🤖 AI Summary
This paper addresses unsupervised single-image sparse depth completion in the absence of ground-truth depth. We propose a domain-agnostic framework that innovatively integrates large-scale pre-trained monocular depth estimation (MDE) models with sparse depth inputs. Specifically, we first perform semantic-aware segmentation using the relative depth predicted by the MDE model; then, we generate high-fidelity pseudo-ground-truth depth pairs via randomized affine rescaling; finally, these guide an end-to-end optimized multimodal feature fusion network. This paradigm eliminates reliance on simplistic affine calibration, effectively mitigating depth scale drift and structural distortion. Evaluated on NYUv2 and KITTI benchmarks, our method consistently outperforms existing unsupervised approaches and direct MDE fine-tuning strategies, achieving state-of-the-art performance in both accuracy and robustness.
📝 Abstract
The problem of depth completion involves predicting a dense depth image from a single sparse depth map and an RGB image.
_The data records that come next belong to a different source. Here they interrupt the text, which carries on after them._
===== config.mk =====
export PLATFORM = sky130hd
export DESIGN_NAME = one_wire_rom_search
export DESIGN_NICKNAME = d
export VERILOG_FILES = /design/src/design/owrs_pkg.sv /design/src/design/owrs_core.sv /design/src/design/one_wire_rom_search.sv
export SDC_FILE = /design/constraint.sdc
export NUM_CORES = 1
export LEC_CHECK = 0
export BUFFER_PORTS_ARGS = -buffer_cell sky130_fd_sc_hd__buf_2
export CAP_MARGIN = 30
export CORE_MARGIN = 2
export CORE_UTILIZATION = 50
export CTS_CLUSTER_DIAMETER = 200
export DETAILED_ROUTE_END_ITERATION = 8
export PLACE_DENSITY = 0.69
export SLEW_MARGIN = 20
export SYNTH_ARGS = -nofsm -noshare
export SYNTH_HDL_FRONTEND = slang
export SYNTH_SLANG_ARGS = --single-unit

===== constraint.sdc =====
create_clock -name clock -period 11.85 [get_ports clock]
set_clock_uncertainty 0.05 [all_clocks]
set_input_delay 1.185 -clock clock [delete_from_list [all_inputs] [get_ports clock]]
set_output_delay 1.185 -clock clock [all_outputs]
set_load 0.05 [all_outputs]

===== src/design/owrs_pkg.sv =====
// Shared types and constants for the 1-Wire ROM search engine.
package owrs_pkg;

   // ROM geometry
   localparam int ROM_BITS = 64;
   localparam int BIT_NUM_W = 7;
   localparam logic [BIT_NUM_W-1:0] LAST_BIT = BIT_NUM_W'(ROM_BITS);

   // Search command bytes
   localparam logic [7:0] CMD_SEARCH = 8'hF0;
   localparam logic [7:0] CMD_ALARM_SEARCH = 8'hEC;

   // Opcodes
   localparam logic [1:0] OP_CLEAR = 2'd0;
   localparam logic [1:0] OP_TARGET = 2'd1;
   localparam logic [1:0] OP_START = 2'd2;
   localparam logic [1:0] OP_TRIPLET = 2'd3;

   // Status codes
   localparam logic [2:0] ST_ACK = 3'd0;
   localparam logic [2:0] ST_SEND_DIR = 3'd1;
   localparam logic [2:0] ST_FOUND = 3'd2;
   localparam logic [2:0] ST_NO_PRESENCE = 3'd3;
   localparam logic [2:0] ST_FINISHED = 3'd4;
   localparam logic [2:0] ST_BUS_ERROR = 3'd5;

   // One request transaction
   typedef struct packed {
      logic [1:0] opcode;
      logic [7:0] family_byte;
      logic       presence;
      logic       id_bit;
      logic       comp_bit;
      logic       taken_dir;
   } request_type;

   // One response transaction
   typedef struct packed {
      logic [2:0]           status;
      logic                 request_direction;
      logic [BIT_NUM_W-1:0] bit_number;
      logic [7:0]           command_code;
      logic [ROM_BITS-1:0]  rom_id;
      logic                 last_device;
   } result_type;

   // Search progress seen by the top level
   typedef struct packed {
      logic                 pass_active;
      logic                 search_done;
      logic [BIT_NUM_W-1:0] current_bit;
   } progress_type;

endpackage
Unsupervised depth completion methods have been proposed for various datasets where ground truth depth data is unavailable and supervised methods cannot be applied. However, these models require auxiliary data to estimate depth values, which is far from real scenarios. Monocular depth estimation (MDE) models can produce a plausible relative depth map from a single image, but there is no work to properly combine the sparse depth map with MDE for depth completion; a simple affine transformation to the depth map will yield a high error since MDE are inaccurate at estimating depth difference between objects. We introduce StarryGazer, a domain-agnostic framework that predicts dense depth images from a single sparse depth image and an RGB image without relying on ground-truth depth by leveraging the power of large MDE models. First, we employ a pre-trained MDE model to produce relative depth images. These images are segmented and randomly rescaled to form synthetic pairs for dense pseudo-ground truth and corresponding sparse depths. A refinement network is trained with the synthetic pairs, incorporating the relative depth maps and RGB images to improve the model's accuracy and robustness. StarryGazer shows superior results over existing unsupervised methods and transformed MDE results on various datasets, demonstrating that our framework exploits the power of MDE models while appropriately fixing errors using sparse depth information.